I finally landed a job at the Perry County Learning Center in the southern part of the county teaching Science. I was sold the job during the interview as a place where students that were struggling at their local schools in the county would be placed. I was going to have the opportunity to make the difference in the lives of youth. It was actually youth that had been expelled from their public school, so I would actually just practice disciplining youth with different methods they never taught us at The Ohio State University. (more about this later)

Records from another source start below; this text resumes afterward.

<file path="config.mk">
export PLATFORM = sky130hd
export DESIGN_NAME = min_max
export DESIGN_NICKNAME = d
export VERILOG_FILES = /design/src/rtl/minmax_pkg.sv /design/src/rtl/minmax_node.sv /design/src/rtl/min_max.sv
export SDC_FILE = /design/constraint.sdc
export NUM_CORES = 1
export LEC_CHECK = 0
export CAP_MARGIN = 5
export CORE_AREA = 2 2 96 98
export CTS_CLUSTER_SIZE = 40
export DETAILED_ROUTE_END_ITERATION = 16
export DIE_AREA = 0 0 98 100
export GPL_TIMING_DRIVEN = 0
export RECOVER_POWER = 50
export SKIP_LAST_GASP = 1
export SYNTH_ARGS = -nofsm -noshare
export SYNTH_HDL_FRONTEND = slang
export SYNTH_SLANG_ARGS = --single-unit
</file>
<file path="constraint.sdc">
create_clock -name clk -period 1 [get_ports clk]
set_input_delay 0.1 -clock clk [delete_from_list [all_inputs] [get_ports clk]]
set_output_delay 0.1 -clock clk [all_outputs]
set_load 0.01 [all_outputs]
</file>
<file path="src/rtl/minmax_pkg.sv">
// Shared constants and tree-sizing helpers for the min_max selector.
// Optional pipelining is controlled by the MINMAX_PIPE_EN macro.
package minmax_pkg;

   localparam int MM_BOTH     = 0;
   localparam int MM_MIN      = 1;
   localparam int MM_MAX      = 2;

   localparam int OUT_VAL_IDX = 0;
   localparam int OUT_VAL     = 1;

   // Number of levels needed to reduce ni operands to one.
   function automatic int tree_depth(input int ni);
      int n;
      int d;
      n = ni;
      d = 0;
      while (n > 1) begin
         n = (n + 1) / 2;
         d++;
      end
      return d;
   endfunction

   // Number of live entries entering tree level lvl.
   function automatic int tree_cnt(input int ni, input int lvl);
      int n;
      n = ni;
      for (int i = 0; i < lvl; i++) n = (n + 1) / 2;
      return n;
   endfunction

endpackage

</file>
<file path="src/rtl/minmax_node.sv">
// Single two-input unsigned compare node of the min/max tree.
// The lower-index input wins ties; mode 0 = min, 1 = max.
module minmax_node #(
   parameter int W    = 8,
   parameter int IDXW = 4
) (
   input  logic            mode,
   input  logic [W-1:0]    a_val,
   input  logic [IDXW-1:0] a_idx,
   input  logic [W-1:0]    b_val,
   input  logic [IDXW-1:0] b_idx,
   output logic [W-1:0]    val,
   output logic [IDXW-1:0] idx
);

   logic b_win;

   // b only displaces a on a strict improvement
   always_comb begin
      b_win = mode ? (b_val > a_val) : (b_val < a_val);
      val   = b_win ? b_val : a_val;
      idx   = b_win ? b_idx : a_idx;
   end

endmodule

</file>
<file path="src/rtl/min_max.sv">
// Unsigned arg-min/arg-max over NI operands via a binary compare tree.
// Define MINMAX_PIPE_EN to register every tree level (latency = depth).
module min_max
   import minmax_pkg::*;
#(
   parameter int W       = 8,
   parameter int NI      = 9,
   parameter int IDXW    = $clog2(NI),
   parameter int OUT_CFG = OUT_VAL_IDX,
   parameter int MM_CFG  = MM_BOTH
) (
   input  logic            clk,
   input  logic            rst_n,
   input  logic            in_valid,
   input  logic [W-1:0]    x [NI],
   input  logic            min_max_sel,
   output logic            out_valid,
   output logic [W-1:0]    result,
   output logic [IDXW-1:0] index
);

   localparam int L = tree_depth(NI);

   if (MM_CFG > MM_MAX || MM_CFG < MM_BOTH) begin : g_bad_cfg
      $error("min_max: MM_CFG must be 0, 1 or 2");
   end

   logic mode_in;

   assign mode_in = (MM_CFG == MM_MIN) ? 1'b0 :
                    (MM_CFG == MM_MAX) ? 1'b1 : min_max_sel;

   for (genvar l = 0; l < L; l++) begin : g_lvl
      localparam int NIN  = tree_cnt(NI, l);
      localparam int NOUT = tree_cnt(NI, l + 1);
`ifdef MINMAX_PIPE_EN
      localparam bit REG = 1'b1;
`else
      localparam bit REG = (l == L - 1);
`endif

      logic [W-1:0]    i_val [NI];
      logic [IDXW-1:0] i_idx [NI];
      logic            i_mode;
      logic            i_vld;

      logic [W-1:0]    c_val [NI];
      logic [IDXW-1:0] c_idx [NI];

      logic [W-1:0]    o_val [NI];
      logic [IDXW-1:0] o_idx [NI];
      logic            o_mode;
      logic            o_vld;

      if (l == 0) begin : g_src
         assign i_vld  = in_valid;
         assign i_mode = mode_in;
         for (genvar j = 0; j < NI; j++) begin : g_in
            assign i_val[j] = x[j];
            if (OUT_CFG == OUT_VAL) begin : g_noidx
               assign i_idx[j] = '0;
            end else begin : g_idx
               assign i_idx[j] = IDXW'(j);
            end
         end
      end else begin : g_src
         assign i_vld  = g_lvl[l-1].o_vld;
         assign i_mode = g_lvl[l-1].o_mode;
         assign i_val  = g_lvl[l-1].o_val;
         assign i_idx  = g_lvl[l-1].o_idx;
      end

      for (genvar j = 0; j < NI; j++) begin : g_n
         if (j < NOUT && 2 * j + 1 < NIN) begin : g_cmp
            minmax_node #(
               .W    (W),
               .IDXW (IDXW)
            ) u_node (
               .mode  (i_mode),
               .a_val (i_val[2*j]),
               .a_idx (i_idx[2*j]),
               .b_val (i_val[2*j+1]),
               .b_idx (i_idx[2*j+1]),
               .val   (c_val[j]),
               .idx   (c_idx[j])
            );
         end else if (j < NOUT) begin : g_pass
            assign c_val[j] = i_val[2*j];
            assign c_idx[j] = i_idx[2*j];
         end else begin : g_zero
            assign c_val[j] = '0;
            assign c_idx[j] = '0;
         end
      end

      if (REG) begin : g_reg
         // Stage register; data only advances with a valid sample
         always_ff @(posedge clk or negedge rst_n) begin
            if (!rst_n) begin
               o_vld  <= 1'b0;
               o_mode <= 1'b0;
               for (int j = 0; j < NI; j++) begin
                  o_val[j] <= '0;
                  o_idx[j] <= '0;
               end
            end else begin
               o_vld <= i_vld;
               if (i_vld) begin
                  o_mode <= i_mode;
                  for (int j = 0; j < NI; j++) begin
                     o_val[j] <= c_val[j];
                     o_idx[j] <= c_idx[j];
                  end
               end
            end
         end
      end else begin : g_comb
         assign o_vld  = i_vld;
         assign o_mode = i_mode;
         assign o_val  = c_val;
         assign o_idx  = c_idx;
      end
   end

   assign out_valid = g_lvl[L-1].o_vld;
   assign result    = g_lvl[L-1].o_val[0];

   if (OUT_CFG == OUT_VAL) begin : g_out_val
      assign index = '0;
   end else begin : g_out_idx
      assign index = g_lvl[L-1].o_idx[0];
   end

endmodule

</file>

Mary and I spent a lot of the summer driving around and one night we were in Amanda which is really 30 minutes from where we live.  But this is still a time in our lives where gas was cheap and we could afford to aimlessly drive around.  We ended up at one of Jake’s friend’s house.  Actually his name is Greiner and he worked at cemetery and was able to live there.  So there we were on a warm summer evening talking in the cemetery.  Greiner was telling us how Jake had been dumped and I was feeling sorry for myself because I had been dumped.  Then Greiner says and you and Jake should just go out.  He pointed out how much we had in common.  Which I smiled, because I already knew that from that wonderful summer night when I had met him.  I just said you know he is two and a half years younger than me.  Mary and Greiner both pointed out that I was 21 and Jake was 19 and that really wasn’t that big of a deal.  Within the week Jake was calling and we were talking like it hadn’t been three years.  It was now late July and time for the Perry County Fair, the local event of the year.  I had celebrated a lot of birthday’s there and spent most of my summers as a youth preparing for the Perry County Fair.  I even had my first crush at the Perry County Fair, probably in the late 80’s. It was now Saturday night the biggest night at the fair.  It was tractor pull night.  Jake and his friends were coming over for the tractor pull.  Jake and I spent most of the evening talking and hanging out with our friends.  It was late in the evening and Jake and I found ourselves alone for the first time and it was a beautiful hot summer evening really much like that first night I met him.  I wanted to remember this night forever because this was our first date (kinda).  This would also be the moment of our first kiss.
            The following Monday would be my 22nd birthday.  So of course I would want to go to my favorite restaurant the Pizza Cottage at Buckeye Lake.  Jackie and her boyfriend Jason, Jake and Greiner, Mary and I would all meet at Jackie’s to go to the Pizza Cottage.  We then headed to Weldon’s for ice cream.  This would be what Jake called our first date.  We argue about this fact still today.